Excerpted data:

[src/rtl/fifo_rd_stream_if.sv]
// Bundles the FIFO read-side and downstream stream signals of fifo_rd_stream.
// master is the block's view; slave is the view of the FIFO plus consumer around it.
interface fifo_rd_stream_if #(
  parameter int DSIZE = 8
);
  // FIFO side: a word is popped at a rising edge whenever rinc=1 (rinc only rises while rempty=0).
  // Stream side: a word moves at a rising edge when out_valid && out_ready; out_data is held
  // stable while out_valid=1 and out_ready=0.
  logic             rempty;
  logic [DSIZE-1:0] rdata;
  logic             rinc;
  logic             out_valid;
  logic             out_ready;
  logic [DSIZE-1:0] out_data;

  modport master (
    input  rempty,
    input  rdata,
    output rinc,
    output out_valid,
    input  out_ready,
    output out_data
  );

  modport slave (
    output rempty,
    output rdata,
    input  rinc,
    input  out_valid,
    output out_ready,
    input  out_data
  );
endinterface

[src/rtl/fifo_rd_stream.sv]
// Turns a FIFO read port into a valid/ready stream through a 2-entry skid buffer,
// so FIFO pops never wait on the consumer's ready in the same cycle.
module fifo_rd_stream #(
  parameter int DSIZE = 8,
  parameter int CSIZE = 16
) (
  input  logic             rclk,
  input  logic             rrst_n,
  fifo_rd_stream_if.master bus,
  input  logic             flush,
  output logic [1:0]       buf_level,
  output logic [CSIZE-1:0] word_cnt
);

  logic [1:0]       count_q, count_d;
  logic             wr_idx_q;
  logic             rd_idx_q;
  logic [CSIZE-1:0] word_cnt_q;
  logic [DSIZE-1:0] mem_q [2];

  logic push;
  logic xfer;

  // rinc is gated by rrst_n so the FIFO is never popped while the buffer is held in reset.
  assign push = rrst_n && !bus.rempty && (count_q < 2'd2) && !flush;
  assign xfer = bus.out_valid && bus.out_ready && !flush;

  assign bus.rinc      = push;
  assign bus.out_valid = (count_q != 2'd0);
  assign bus.out_data  = mem_q[rd_idx_q];
  assign buf_level     = count_q;
  assign word_cnt      = word_cnt_q;

  always_comb begin
    count_d = count_q;
    if (flush) begin
      count_d = 2'd0;
    end else begin
      case ({push, xfer})
        2'b10:   count_d = count_q + 2'd1;
        2'b01:   count_d = count_q - 2'd1;
        default: count_d = count_q;
      endcase
    end
  end

  always_ff @(posedge rclk or negedge rrst_n) begin
    if (!rrst_n) begin
      count_q    <= 2'd0;
      wr_idx_q   <= 1'b0;
      rd_idx_q   <= 1'b0;
      word_cnt_q <= '0;
    end else begin
      count_q <= count_d;
      if (flush) begin
        wr_idx_q <= 1'b0;
        rd_idx_q <= 1'b0;
      end else begin
        if (push) wr_idx_q <= ~wr_idx_q;
        if (xfer) begin
          rd_idx_q   <= ~rd_idx_q;
          word_cnt_q <= word_cnt_q + {{(CSIZE-1){1'b0}}, 1'b1};
        end
      end
    end
  end

  // Payload storage carries no reset; out_data is meaningless while out_valid=0.
  always_ff @(posedge rclk) begin
    if (push) mem_q[wr_idx_q] <= bus.rdata;
  end

endmodule

[src/flat_wrapper.sv]
// flat-port wrapper written by rule: the top's interface ports become plain ports
module fifo_rd_stream_flat 
#(
  parameter int DSIZE = 8,
  parameter int CSIZE = 16
)
  (rclk, rrst_n, flush, buf_level, word_cnt, bus_rempty, bus_rdata, bus_rinc, bus_out_valid, bus_out_ready, bus_out_data);
  fifo_rd_stream_if #(.DSIZE(DSIZE)) bus_i ();
  input  logic rclk;
  input  logic rrst_n;
  input  logic flush;
  output logic [1:0] buf_level;
  output logic [CSIZE-1:0] word_cnt;
  input wire logic [$bits(bus_i.rempty)-1:0] bus_rempty;
  input wire logic [$bits(bus_i.rdata)-1:0] bus_rdata;
  output wire logic [$bits(bus_i.rinc)-1:0] bus_rinc;
  output wire logic [$bits(bus_i.out_valid)-1:0] bus_out_valid;
  input wire logic [$bits(bus_i.out_ready)-1:0] bus_out_ready;
  output wire logic [$bits(bus_i.out_data)-1:0] bus_out_data;
  assign bus_i.rempty = bus_rempty;
  assign bus_i.rdata = bus_rdata;
  assign bus_rinc = bus_i.rinc;
  assign bus_out_valid = bus_i.out_valid;
  assign bus_i.out_ready = bus_out_ready;
  assign bus_out_data = bus_i.out_data;
  fifo_rd_stream #(.DSIZE(DSIZE), .CSIZE(CSIZE)) u_core (.rclk(rclk), .rrst_n(rrst_n), .bus(bus_i), .flush(flush), .buf_level(buf_level), .word_cnt(word_cnt));
endmodule
[config.mk]
export PLATFORM = sky130hd
export DESIGN_NAME = fifo_rd_stream_flat
export DESIGN_NICKNAME = d
export VERILOG_FILES = /design/src/rtl/fifo_rd_stream_if.sv /design/src/rtl/fifo_rd_stream.sv /design/src/flat_wrapper.sv
export SDC_FILE = /design/constraint.sdc
export NUM_CORES = 1
export LEC_CHECK = 0
export ABC_AREA = 1
export ABC_CLOCK_PERIOD_IN_PS = 1500
export CAP_MARGIN = 20
export CORE_ASPECT_RATIO = 1.1
export CORE_MARGIN = 2
export CORE_UTILIZATION = 46
export CTS_BUF_LIST = sky130_fd_sc_hd__clkbuf_8
export DETAILED_ROUTE_END_ITERATION = 8
export PLACE_DENSITY = 0.75
export RECOVER_POWER = 50
export SLEW_MARGIN = 10
export SYNTH_ARGS = -nofsm -noshare
export SYNTH_HDL_FRONTEND = slang
export SYNTH_SLANG_ARGS = --single-unit
[constraint.sdc]
create_clock -name rclk -period 1.5 [get_ports rclk]
set_input_delay 0.375 -clock rclk [delete_from_list [all_inputs] [get_ports rclk]]
set_output_delay 0.375 -clock rclk [all_outputs]
set_load 0.01 [all_outputs]
==> results of run 1 <==
## layer usage
layer / vias up / GRT usage (%) / part of all wire [%]
met5: - / 0 / 0
met4: 0 / 10.1 / 2.4
met3: 11 / 4.91 / 4.5
met2: 42 / 33.1 / 51
met1: 717 / 22.9 / 42
li1: 756 / - / -
## per-stage QoR
stage	utilization [%]	hold slack, ps	setup TNS (ps)	setup slack [ps]	area [sq um]
2_1_floorplan	-	79.4	0	8.26	1720
3_3_place_gp	65.4	507	-9290	-520	2350
3_5_place_dp	65.4	514	-9860	-519	2350
4_1_cts	70.8	243	-230	-49.6	2550
5_1_grt	74.4	394	-1300	-106	2680
6_report	74.4	346	-193	-44.1	2680
## power by group through the flow
stage | Combinational (mW) | Sequential (mW) | Clock [mW]
2_1_floorplan | 0.346 | 1.27 | 0
3_3_place_gp | 0.876 | 1.24 | 0
3_5_place_dp | 0.891 | 1.24 | 0
4_1_cts | 0.945 | 1.20 | 1.20
5_1_grt | 1.19 | 1.21 | 1.25
6_report | 1.08 | 1.20 | 1.19
## sequential cells by signal, indices dropped and copies added (netlist names)
register,flops
u_core.wr_idx_q,1
u_core.rd_idx_q,1
u_core.buf_level,2
u_core.mem_q,16
u_core.word_cnt,16
## worst min-delay path by stage
| stage | start | endpoint | slack (ps) | depth (start not counted) |
|---|---|---|---|---|
| 3_5_place_dp | u_core.word_cnt[12] | u_core.word_cnt[12] | 510 | 2 |
| 4_1_cts | rrst_n | u_core.word_cnt[6] | 240 | 2 |
| 2_1_floorplan | rrst_n | u_core.buf_level[0] | 80 | 0 |
| 5_1_grt | rrst_n | u_core.word_cnt[1] | 390 | 2 |
| 3_3_place_gp | u_core.word_cnt[14] | u_core.word_cnt[14] | 510 | 2 |
| 6_report | rrst_n | u_core.word_cnt[6] | 350 | 2 |
## placed cells by master, fill, tap and decap left out, drive strengths merged
cell and count:
nand2 77, clkdlybuf4s50 1, xnor2 5, buf 44, ha 1, dlygate4sd2 18, clkbuf 7, clkdlybuf4s15 1
bufinv 3, xor2 4, dfrtp 20, nor3 1, dlymetal6s2s 2, nand3 14, edfxtp 16, clkinv 2
inv 20, o21ai 2, nand4 7, nor3b 1, dlygate4sd3 8, nor2 15, a21oi 1
## worst max-delay path, stage by stage, from the launching register on
cell and delay (ps):
dfrtp_1 400, buf_6 140, buf_6 120, nand2_2 40, nand2_1 40, buf_2 130
## cell type report
class | count | area (sq um)
Clock buffer | 5 | 68.8
Clock inverter | 3 | 90.1
Fill cell | 247 | 922
Inverter | 21 | 101
Multi-Input combinational cell | 128 | 719
Sequential cell | 36 | 981
Tap cell | 50 | 62.6
Timing Repair Buffer | 76 | 643
Timing Repair inverter | 1 | 8.76
## cells by family after synthesis
| logic type | after synthesis | share of synthesized area (%) |
|---|---|---|
| buffers and inverters | 22 | 5.05 |
| AND/OR/NAND/NOR | 115 | 31.3 |
| XOR/XNOR | 9 | 4.62 |
| AO/OA/AOI/OAI | 3 | 0.879 |
| adder cells (fa/ha/maj) | 1 | 0.732 |
| flip-flops | 36 | 57.4 |
## repair_timing
item	4_1_cts	5_1_grt
pin swaps	7	10
cloned	1	0
buffers inserted	7	5
gates resized for setup	73	25
setup endpoints to repair	36	30
==> flow_summary.json, run 1 <==
{
  "die_area_sq_um": 4220,
  "peakVddDrop_v": 0.000717,
  "diodes": 0,
  "die_x_um": 62.1,
  "place_inst": 299,
  "track_usage_pct": 19.7,
  "yosys_warnings": 0,
  "wl_per_cell_um": 12.7,
  "skew_ps": 7.10,
  "r2r_end": "u_core.word_cnt[11]",
  "drive_above_1_share_pct": 31.9,
  "cts_hold_buf": 0,
  "pwr-share-comb_pct": 31.2,
  "clkLatencyLatePin_ps": 290,
  "ios": 41,
  "antenna_found_initial": 0,
  "syn-cell-area_sq_um": 1710,
  "synth-seq-cells": 36,
  "power.total_mw": 3.48,
  "synth_area_leaders": "dfrtp_1, edfxtp_1, nand2_1, inv_1, nand3_1",
  "p_leak_nw": 1.32,
  "wirelength_mm": 4.05,
  "syn2layout_area_growth_pct": 56.6,
  "slew_headroom_pct": 63.4,
  "reg2reg_depth": 10,
  "ctsHtreeMaxLevel": 2,
  "async_flop_share_pct": 55.6,
  "cp_max_fo": 5,
  "cts_tree": "done",
  "arrival_ps": 1170,
  "crit_path_start_kind": "flop",
  "syn_nets": 200,
  "synth-main-ff-cell": "dfrtp_1",
  "r2r_slack_ps": 30,
  "worst_ep_required_time_ps": 1120,
  "synth_edf_count": 16,
  "die_h_um": 67.9,
  "r2r_start": "u_core.buf_level[1]",
  "vias": 1526,
  "first_iter_violations": 35,
  "maxCapViolCount": 0,
  "grt_pass1_wl_mm": 5.92,
  "hold_viol_final": 0,
  "nets": 283,
  "fin_cells": 320,
  "p_seq_share_pct": 34.5,
  "setup-violations-final": 6,
  "synth_cells": 186,
  "synth-seq-area-share_pct": 57.4,
  "cp-endpoint": "bus_out_data[3]",
  "status": "finished, violations left",
  "violations": "negative setup slack",
  "synth_commonest_cells": "nand2_1, dfrtp_1, inv_1",
  "drc": 0,
  "cts_buffer_depth": 2,
  "via_per_inst": 4.77,
  "synth_top_area_share_pct": 29.3,
  "synth_top_cell_by_area": "dfrtp_1",
  "start_util_pct": 47.5,
  "fin_crit_sh_pct": 103,
  "clk_pin_slew_ps": 70,
  "ys_types": 24,
  "grt_overflow": 0,
  "core-area_sq_um": 3600,
  "ant_nets": 0,
  "num_rows": 23,
  "cts_made_buffers": 5,
  "post-route-min-period_ps": 1540,
  "min_path_type": "primary input to asynchronous set/reset pin",
  "portBuffers": 40,
  "firstDrtPassIters": 4,
  "tightest_slew_ps": 550,
  "cts-root-buf": "clkbuf_8",
  "p_clk_share_pct": 34.4,
  "worst_setup_path_end_kind": "primary output",
  "yosysMostFrequentCell": "nand2_1",
  "grt_pass1_vias": 1352,
  "intPower_mw": 2.50,
  "p_per_area_nw_per_um2": 1300,
  "setup_ws_ps": -44.1,
  "switching_share_pct": 27.9,
  "startpoint": "u_core.rd_idx_q",
  "rsz0062_at_grt": "yes",
  "grt_max_degree": 21,
  "crit_type": "flop to primary output",
  "cts_sinks": 36,
  "dpl.hpwl_mm": 2.52,
  "p_sw_mw": 0.971,
  "syn_area_per_cell_sq_um": 9.18,
  "final_max_slew_viol_count": 0,
  "gp_congestion": 0.866,
  "fmaxAchievable_mhz": 648
}
No activity file was read; power rests on OpenSTA's default activity.
==> inputs of run 2 (changes only) <==
- CAP_MARGIN: 20 -> 0
- CTS_CLUSTER_DIAMETER: unset -> 120
==> results of run 2 <==
No change in the layout: final DEF, timing and power equal those of run 1.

Exercise prompt:
Whenever the string "posedge" turns up in a line above, copy that line out.

Result:
  always_ff @(posedge rclk or negedge rrst_n) begin
  always_ff @(posedge rclk) begin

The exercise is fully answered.